WORK ITEM ▸ Please repeat the lines below exactly. Begin with the line containing "met5 | - | - | 0" and go on through the line containing "action / CTS / global route".

[Source data]

`config.mk`:
```
export PLATFORM = sky130hd
export DESIGN_NAME = pipeline_ctrl
export DESIGN_NICKNAME = d
export VERILOG_FILES = /design/src/rtl/riscv_pkg.sv /design/src/rtl/pipe_scoreboard.sv /design/src/rtl/pipeline_ctrl.sv
export SDC_FILE = /design/constraint.sdc
export NUM_CORES = 1
export LEC_CHECK = 0
export CAP_MARGIN = 10
export CORE_MARGIN = 2
export CORE_UTILIZATION = 40
export CTS_BUF_LIST = sky130_fd_sc_hd__clkbuf_2 sky130_fd_sc_hd__clkbuf_4 sky130_fd_sc_hd__clkbuf_8
export CTS_CLUSTER_SIZE = 30
export DETAILED_ROUTE_END_ITERATION = 6
export HOLD_SLACK_MARGIN = 0.03
export MAX_ROUTING_LAYER = met4
export PLACE_DENSITY = 0.74
export SYNTH_ARGS = -nofsm -noshare
export SYNTH_HDL_FRONTEND = slang
export SYNTH_SLANG_ARGS = --single-unit
```
`constraint.sdc`:
```
create_clock -name clk -period 2.3 [get_ports clk]
set_input_delay 0.575 -clock clk [delete_from_list [all_inputs] [get_ports clk]]
set_output_delay 0.575 -clock clk [all_outputs]
set_load 0.01 [all_outputs]
```
`src/rtl/riscv_pkg.sv`:
```
`default_nettype none
// ============================================================================
// Module  : riscv_pkg
// Purpose : Types shared by the pipeline hazard controller and its scoreboard.
//           Holds the forwarding select encoding, the controller FSM states,
//           the scoreboard entry layout and a small forwarding priority helper.
// Revision: 1.0 - initial release
// ============================================================================
package riscv_pkg;

  // Width of the rd field stored in each scoreboard entry. Must equal the
  // XREG_W parameter of the controller.
  localparam int XREG_W_PKG = 5;

  typedef enum logic [1:0] {
    FWD_REG   = 2'd0,
    FWD_EXMEM = 2'd1,
    FWD_MEMWB = 2'd2
  } fwd_sel_t;

  typedef enum logic [0:0] {
    RUN     = 1'b0,
    MC_WAIT = 1'b1
  } pctrl_state_t;

  typedef struct packed {
    logic                  valid;
    logic [XREG_W_PKG-1:0] rd;
    logic                  regwrite;
    logic                  memread;
  } sb_entry_t;

  // hit[0] = producer currently in EX, hit[1] = producer currently in MEM.
  // The EX producer is younger, so it wins when both match.
  function automatic fwd_sel_t fwd_pick(input logic [1:0] hit);
    if (hit[0]) begin
      return FWD_EXMEM;
    end else if (hit[1]) begin
      return FWD_MEMWB;
    end
    return FWD_REG;
  endfunction

endpackage : riscv_pkg
`default_nettype wire

```
`src/rtl/pipe_scoreboard.sv`:
```
`default_nettype none
// ============================================================================
// Module  : pipe_scoreboard
// Purpose : Three-entry EX/MEM/WB shift register of in-flight destination
//           registers plus the per-source match logic.
// Ports   : clk, reset          - clock, synchronous active-high reset
//           advance             - normal shift (WB<=MEM, MEM<=EX, EX<=new)
//                                 when low: EX holds, MEM drains, WB<=MEM
//           ex_load             - on advance, capture the ID fields into EX
//                                 (otherwise EX receives a bubble)
//           id_rd/regwrite/memread - ID destination info
//           id_rs1/rs2, id_use_rs1/rs2 - ID sources and their use bits
//           rs1_hit/rs2_hit     - [0]=EX, [1]=MEM, [2]=WB eligible match
//           ex_memread          - EX entry is a valid load
// Revision: 1.0 - initial release
// ============================================================================
module pipe_scoreboard
  import riscv_pkg::*;
#(
  parameter int XREG_W = 5
) (
  input  logic              clk,
  input  logic              reset,
  input  logic              advance,
  input  logic              ex_load,
  input  logic [XREG_W-1:0] id_rd,
  input  logic              id_regwrite,
  input  logic              id_memread,
  input  logic [XREG_W-1:0] id_rs1,
  input  logic [XREG_W-1:0] id_rs2,
  input  logic              id_use_rs1,
  input  logic              id_use_rs2,
  output logic [2:0]        rs1_hit,
  output logic [2:0]        rs2_hit,
  output logic              ex_memread
);

  localparam int SB_EX  = 0;
  localparam int SB_MEM = 1;
  localparam int SB_WB  = 2;

  sb_entry_t sb_q [3];
  sb_entry_t sb_d [3];

  always_comb begin
    sb_d[SB_EX]  = sb_q[SB_EX];
    sb_d[SB_MEM] = '0;
    sb_d[SB_WB]  = sb_q[SB_MEM];
    if (advance) begin
      sb_d[SB_MEM] = sb_q[SB_EX];
      sb_d[SB_EX]  = '0;
      if (ex_load) begin
        sb_d[SB_EX].valid    = 1'b1;
        sb_d[SB_EX].rd       = id_rd;
        sb_d[SB_EX].regwrite = id_regwrite;
        sb_d[SB_EX].memread  = id_memread;
      end
    end
  end

  always_ff @(posedge clk) begin
    if (reset) begin
      for (int i = 0; i < 3; i++) begin
        sb_q[i] <= '0;
      end
    end else begin
      sb_q <= sb_d;
    end
  end

  // x0 writes are architecturally discarded, so they never create hazards.
  generate
    for (genvar g = 0; g < 3; g++) begin : g_hit
      logic w_elig;
      assign w_elig     = sb_q[g].valid && sb_q[g].regwrite && (sb_q[g].rd != '0);
      assign rs1_hit[g] = id_use_rs1 && w_elig && (sb_q[g].rd == id_rs1);
      assign rs2_hit[g] = id_use_rs2 && w_elig && (sb_q[g].rd == id_rs2);
    end
  endgenerate

  assign ex_memread = sb_q[SB_EX].valid && sb_q[SB_EX].memread;

endmodule : pipe_scoreboard
`default_nettype wire

```
`src/rtl/pipeline_ctrl.sv`:
```
`default_nettype none
// ============================================================================
// Module  : pipeline_ctrl
// Purpose : Hazard controller for the 5-stage core: load-use stall, taken-
//           branch flush, registered EX forwarding selects and the RUN/MC_WAIT
//           sequencer for multi-cycle EX operations.
// Ports   : clk, reset                  - clock, synchronous active-high reset
//           id_*                        - instruction currently in decode
//           ex_branch_taken             - branch resolved taken in EX
//           mc_done                     - multi-cycle result pulse
//           stall, pc_write, if_id_write- decode bubble / fetch enables
//           flush_if_id, flush_id_ex    - squash pipeline registers
//           fwd_a, fwd_b                - 0 regfile, 1 EX/MEM, 2 MEM/WB
//           mc_busy                     - multi-cycle op outstanding
// Revision: 1.0 - initial release
// ============================================================================
module pipeline_ctrl
  import riscv_pkg::*;
#(
  parameter int XREG_W = 5
) (
  input  logic              clk,
  input  logic              reset,
  input  logic              id_valid,
  input  logic [XREG_W-1:0] id_rs1,
  input  logic [XREG_W-1:0] id_rs2,
  input  logic              id_use_rs1,
  input  logic              id_use_rs2,
  input  logic [XREG_W-1:0] id_rd,
  input  logic              id_regwrite,
  input  logic              id_memread,
  input  logic              id_multicycle,
  input  logic              ex_branch_taken,
  input  logic              mc_done,
  output logic              stall,
  output logic              pc_write,
  output logic              if_id_write,
  output logic              flush_if_id,
  output logic              flush_id_ex,
  output logic [1:0]        fwd_a,
  output logic [1:0]        fwd_b,
  output logic              mc_busy
);

  pctrl_state_t state_q, state_d;
  fwd_sel_t     fwd_a_q, fwd_a_d;
  fwd_sel_t     fwd_b_q, fwd_b_d;

  logic [2:0] w_rs1_hit;
  logic [2:0] w_rs2_hit;
  logic       w_ex_memread;
  logic       w_run;
  logic       w_flush;
  logic       w_load_use;
  logic       w_ex_load;
  logic       w_unused_wb_hit;

  pipe_scoreboard #(
    .XREG_W (XREG_W)
  ) u_sb (
    .clk         (clk),
    .reset       (reset),
    .advance     (w_run),
    .ex_load     (w_ex_load),
    .id_rd       (id_rd),
    .id_regwrite (id_regwrite),
    .id_memread  (id_memread),
    .id_rs1      (id_rs1),
    .id_rs2      (id_rs2),
    .id_use_rs1  (id_use_rs1),
    .id_use_rs2  (id_use_rs2),
    .rs1_hit     (w_rs1_hit),
    .rs2_hit     (w_rs2_hit),
    .ex_memread  (w_ex_memread)
  );

  // WB producers are covered by the write-through register file.
  assign w_unused_wb_hit = w_rs1_hit[2] ^ w_rs2_hit[2];

  always_comb begin
    w_run       = (state_q == RUN);
    // A multi-cycle op in EX is never a branch, so a taken flag seen in
    // MC_WAIT is stale and dropped.
    w_flush     = w_run && ex_branch_taken;
    w_load_use  = w_run && id_valid && w_ex_memread && (w_rs1_hit[0] || w_rs2_hit[0]);
    stall       = !w_run || (w_load_use && !w_flush);
    pc_write    = !stall;
    if_id_write = !stall;
    flush_if_id = w_flush;
    flush_id_ex = w_flush;
    mc_busy     = !w_run;
    w_ex_load   = id_valid && !stall && !w_flush;

    state_d = state_q;
    case (state_q)
      RUN:     if (w_ex_load && id_multicycle) state_d = MC_WAIT;
      MC_WAIT: if (mc_done) state_d = RUN;
      default: state_d = RUN;
    endcase

    // Selects follow the instruction into EX; a bubble entering EX gets the
    // regfile select, and in MC_WAIT the held EX instruction keeps its own.
    fwd_a_d = fwd_a_q;
    fwd_b_d = fwd_b_q;
    if (w_run) begin
      fwd_a_d = w_ex_load ? fwd_pick(w_rs1_hit[1:0]) : FWD_REG;
      fwd_b_d = w_ex_load ? fwd_pick(w_rs2_hit[1:0]) : FWD_REG;
    end
  end

  always_ff @(posedge clk) begin
    if (reset) begin
      state_q <= RUN;
      fwd_a_q <= FWD_REG;
      fwd_b_q <= FWD_REG;
    end else begin
      state_q <= state_d;
      fwd_a_q <= fwd_a_d;
      fwd_b_q <= fwd_b_d;
    end
  end

  assign fwd_a = fwd_a_q;
  assign fwd_b = fwd_b_q;

endmodule : pipeline_ctrl
`default_nettype wire

```
Word-level counts from Yosys, hierarchy flattened
Cells that the tools add are included.

storage, ports and cells
  output and inout bits = 10
  memories kept = 0
  bits in registers = 20
  logic and storage cells = 61
  latch bits = 0
  RAM bits = 0
  ROM bits = 0

cells by class
  reductions and logical operators = 28
  mux-type cells = 18
  shift-type cells = 0
  magnitude comparators = 0
  $mul = 0
  div/mod/pow operators = 0
  bitwise gates (word level) = 1
  add/sub/neg operators = 0
  equality and inequality tests = 4

operator list
  operator           count
  $logic_and 1x1->1  21
  $eq 5x5->1         4
  $mux 2             8
  $reduce_bool 5->1  2
  $mux 1             8
  $mux 8             1
  $logic_not 1->1    2
  $logic_or 1x1->1   2
  $pmux 1 s2         1
  $reduce_or 2->1    1
  $not 1->1          1

Longest topological paths before layout
  depth after elaboration = 14
  mapped depth = 6
  depth with buffers taken out = 5

Cells and area by module
From an unflattened synthesis, not the netlist that was laid out.

unflattened totals
  cells, all modules = 144
  area, all modules = 1330.0 um^2

modules (own cells, without submodules)
  module           area an instance (um^2)  sequential area each (um^2)  instances  cells an instance
  pipe_scoreboard  1048.5                   440.4                        1          112
  pipeline_ctrl    281.5                    100.1                        1          32

Worst setup path before layout
OpenSTA, ideal clock, no wires.

  path kind = reg-to-output
  start point = reg u_sb.sb_q[18] in the netlist's numbering
  end point = out pc_write
  required time = 1.725 ns
  buffers on the path = 1
  stages on the path, launching flop included = 7
  arrival time = 1.812 ns
  setup slack = -0.087 ns
  cell sequence = dfxtp_1 > or4_4 > o211ai_4 > nor2_1 > and2_1 > a21oi_1 > buf_4

on the way
  longest elaborated chain between the ends = 9

RTL lines
  what                                                      RTL line                                      text
  start, declared                                           pipe_scoreboard.sv:42                         sb_entry_t sb_q [3];
  start signal, assigned by index                           pipe_scoreboard.sv:64                         sb_q[i] <= '0;
  start signal, assigned                                    pipe_scoreboard.sv:67                         sb_q <= sb_d;
  $reduce_bool 5->1                                         pipe_scoreboard.sv:75                         assign w_elig = sb_q[g].valid && sb_q[g].regwrite && (sb_q[g].rd != '0);
  $logic_and 1x1->1                                         pipe_scoreboard.sv:75
  $logic_and 1x1->1, on equally long branches (2 in a row)  pipe_scoreboard.sv:76, pipe_scoreboard.sv:77
  $logic_or 1x1->1 (*)                                      pipeline_ctrl.sv:85                           w_load_use = w_run && id_valid && w_ex_memread && (w_rs1_hit[0] || w_rs2_hit[0]);
  $logic_and 1x1->1 (*)                                     pipeline_ctrl.sv:85
  $logic_and 1x1->1 (*)                                     pipeline_ctrl.sv:86                           stall = !w_run || (w_load_use && !w_flush);
  $logic_or 1x1->1 (*)                                      pipeline_ctrl.sv:86
  $logic_not 1->1 (*)                                       n/a
  end, declared                                             pipeline_ctrl.sv:36                           output logic pc_write,

Every way passes the cells marked *; elsewhere a longest branch is shown, timed or not.

Worst setup path in the final report
  start point = reg u_sb.sb_q[18] in the netlist's numbering
  end point = out pc_write

on the way
  longest elaborated chain between the ends = 9

RTL lines
  what                                                      RTL line                                      text
  $reduce_bool 5->1                                         pipe_scoreboard.sv:75
  $logic_and 1x1->1                                         pipe_scoreboard.sv:75
  $logic_and 1x1->1, on equally long branches (2 in a row)  pipe_scoreboard.sv:76, pipe_scoreboard.sv:77
  $logic_or 1x1->1 (*)                                      pipeline_ctrl.sv:85
  $logic_and 1x1->1 (*)                                     pipeline_ctrl.sv:85
  $logic_and 1x1->1 (*)                                     pipeline_ctrl.sv:86
  $logic_or 1x1->1 (*)                                      pipeline_ctrl.sv:86
  $logic_not 1->1 (*)                                       pipeline_ctrl.sv:87                           pc_write = !stall;

Marked as above.

==> results summary <==
The number of global-route vias before repair came out at 1067. Ranked by total cell area, the synthesized netlist is headed by sky130_fd_sc_hd__dfxtp_1 40%, sky130_fd_sc_hd__xor2_1 11%, sky130_fd_sc_hd__a22o_1 7.1%. The via density per instance came out at roughly 5. The count of placed standard cells in the final layout, fillers left out came out at around 210. The floorplan step defined a die boundary enclosing 2895 sq um.

The worst endpoint data arrival time came out at 1.89 ns. In the final design database the tool counted roughly 210 nets. The growth of design area from synthesis to finish came out at 85.62%. The residual overflow from global routing came out at 0. Summed over all layers, the routed wires come to roughly 3300 um. The internal power summed over all cells is about 0.56 mW. Synthesis instantiated 29 different standard cells from the library.

The wire-length estimate of the detail-placed layout is 1896 um. Setup repair after global routing could not meet its margin everywhere. After floorplanning, the core was divided into 18 placement rows. In this run the worst hold path is classified as reg2reg. The post-layout minimum cycle time came out at 2.460 ns. The static power due to leakage came out at 0.8214 nW.

The clock share of power came out at 28.2%. The flow ran to the end, but the final reports show violations. Summing all multi-input logic gate instances after layout gives around 670 sq um. Summed over all nets, the switching power comes to 0.1917 mW. The worst voltage drop across the vdd grid came out at 0.4190 mV. The number of failing hold endpoints at the final stage is 0.

For this design, the CTS-stage hold fixing added 0 buffers. The count of antenna-violating nets left after detailed routing came out at 0. The die outline height came out at 53.81 um. The CTS H-tree depth came out at 1. The worst hold slack across all endpoints came out at 0.4763 ns. During synthesis, Yosys emitted a total of 0 warnings. The share of Yosys cell area claimed by the top area cell type came out at 40.35%. The buffer cell driving the clock tree root is sky130_fd_sc_hd__clkbuf_4. The core box area is 2410 sq um. The checks that failed: negative setup slack. The share of the clock period used by the worst path came out at 107.0%. The number of buffers on the longest clock path came out at 2. The register bit count reported by yosys is 20.

Across the whole layout, storage elements account for between 400 and 500 sq um. The final weighted congestion of routability-driven global placement is around 0.90. The final setup slack of the worst path came out at -0.1600 ns. Synthesis produced a netlist with a net count of 124. The first global-routing pass estimated 4629 um of wire. Static timing analysis puts the maximum clock frequency at 406.5 MHz. The initial cell density of the core came out at roughly two fifths.

In this run, placement finished with an instance count of 183. STA classifies the critical path endpoint as an output port. The fraction of power spent switching nets is between 20 and 30%. TritonCTS built the clock tree. The filler cells instantiated in the layout total around 160. The number of DRC violations after detailed routing came out at 0. The worst-margin pin slew came out at approximately 0.9 ns. The setup violation total in the final timing report came out at 6. Entering global routing, the biggest net connects 14 pins. The cell taking the most area after synthesis is sky130_fd_sc_hd__dfxtp_1. The synthesized area divided by synthesized cell count came out at 10.02 sq um. The synthesized cell area is 992.2 sq um. The relative contribution of sequential cells to total power is approximately half. The post-detailed-route wirelength per cell came out at 15.38 um. The cell count after synthesis came out at 99.

The power density of the placed cells came out at 407.0 nW/um^2. For this design, the sink count on the clock tree is 20. Of the total power, combinational logic draws 23.6%. The clock transition at the register clock pins on the worst setup and hold paths after CTS is between 0.1 and 0.15 ns. The first detailed-routing pass ran for 4 iterations. Measured against its own limit, the worst slew margin works out to 39.06%. The overall fraction of global-route tracks in use is around a quarter. The classification of the worst setup path is reg2out. STA puts the critical path data required time at 1.73 ns. Summing over every cut layer, the via total after detailed routing is approximately 1100. The number of buffer cells added on primary ports is 34. The worst setup path is launched from a flop. The clock insertion delay at the later pin of the skew report came out at 0.30 ns. TritonCTS created 3 clock buffers. The biggest fanout along the worst timing path is 2. The post-layout utilization of the core is between 70% and 80%.

The number of maximum-capacitance violations is 0. The number of antenna violations at the first check in global routing is 0. The fraction of the yosys area taken by sequential cells is 40.35%.

The final worst clock skew is 0.003749 ns. The number of DRC violations after detailed-routing iteration 0 is 5. The horizontal extent of the die came out at 53.81 um.

The number of top-level pins is 35. The share of cells above drive strength 1 came out at a little over two fifths. The final max-slew violation count was 0.

The count of antenna diodes in the layout is 0.
[per-stage QoR]
stage	setup slack, ns	power [mW]	area (sq um)	setup TNS, ns
2_1_floorplan	0.001832	0.4176	996.0	0
3_3_place_gp	-0.7728	0.5036	1519	-2.341
3_5_place_dp	-0.8197	0.5062	1519	-2.507
4_1_cts	-0.1739	0.7249	1740	-0.5543
5_1_grt	-0.2341	0.7755	1842	-1.014
6_report	-0.1600	0.7496	1842	-0.6934
[Yosys cell counts (all sizes together)]
master and instances:
a22o 10, and2 9, dfxtp 20, nand2 7, xnor2 8, nand4b 1, buf 2, or4 1
nand3 1, nand4 1, a211o 1, nor2 4, nor4 4, xor2 12, o31ai 1, a21o 2
a2bb2o 1, o21ai 1, nor3 3, or3 1, inv 1, o211ai 1, a21oi 3, dlymetal6s2s 1
nor2b 3
[registers in the layout, indices dropped and copies added (netlist names)]
signal and cells:
u_sb.sb_d 7, fwd_a 2, u_sb.sb_q 8, fwd_b 2, mc_busy 1
[layer usage]
layer | GRT usage, % | vias up | wire (um)
met3 | 4.444 | 8 | 109
met2 | 41.06 | 31 | 1750
met5 | - | - | 0
li1 | - | 515 | -
met4 | 14.10 | 0 | 99
met1 | 23.94 | 506 | 1318
[cell type report]
class                      instances  share of cell area, %
inverter                           1                 0.2038
tap                               30                  2.038
timing repair buffer              83                  37.50
sequential                        20                  22.08
clock buffer                       4                  1.970
multi-input combinational         75                  36.21
[power groups by stage]
stage	sequential, mW	combinational, mW	clock (mW)
global route	0.363	0.186	0.226
floorplan	0.370	0.0481	0
global placement	0.369	0.135	0
finish	0.362	0.177	0.211
CTS	0.361	0.157	0.207
detailed placement	0.369	0.137	0
[cell families (layout without fill, tap and decap cells)]
| logic type | after synthesis | count (layout) | share of synthesized area [%] |
|---|---|---|---|
| buffers and inverters | 4 | 88 | 3.152 |
| AOI/OAI and AO/OA | 20 | 20 | 18.66 |
| xor gates and xnor gates | 20 | 20 | 17.65 |
| and+or+nand+nor | 35 | 35 | 20.18 |
| DFF | 20 | 20 | 40.35 |
[what timing repair did]
action / CTS / global route
setup endpoints to repair: 5 / 7
setup buffers: 24 / 3
pin swaps: 11 / 11
gates resized for setup: 33 / 19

WRITTEN ANSWER ▸
met5 | - | - | 0
li1 | - | 515 | -
met4 | 14.10 | 0 | 99
met1 | 23.94 | 506 | 1318
[cell type report]
class                      instances  share of cell area, %
inverter                           1                 0.2038
tap                               30                  2.038
timing repair buffer              83                  37.50
sequential                        20                  22.08
clock buffer                       4                  1.970
multi-input combinational         75                  36.21
[power groups by stage]
stage	sequential, mW	combinational, mW	clock (mW)
global route	0.363	0.186	0.226
floorplan	0.370	0.0481	0
global placement	0.369	0.135	0
finish	0.362	0.177	0.211
CTS	0.361	0.157	0.207
detailed placement	0.369	0.137	0
[cell families (layout without fill, tap and decap cells)]
| logic type | after synthesis | count (layout) | share of synthesized area [%] |
|---|---|---|---|
| buffers and inverters | 4 | 88 | 3.152 |
| AOI/OAI and AO/OA | 20 | 20 | 18.66 |
| xor gates and xnor gates | 20 | 20 | 17.65 |
| and+or+nand+nor | 35 | 35 | 20.18 |
| DFF | 20 | 20 | 40.35 |
[what timing repair did]
action / CTS / global route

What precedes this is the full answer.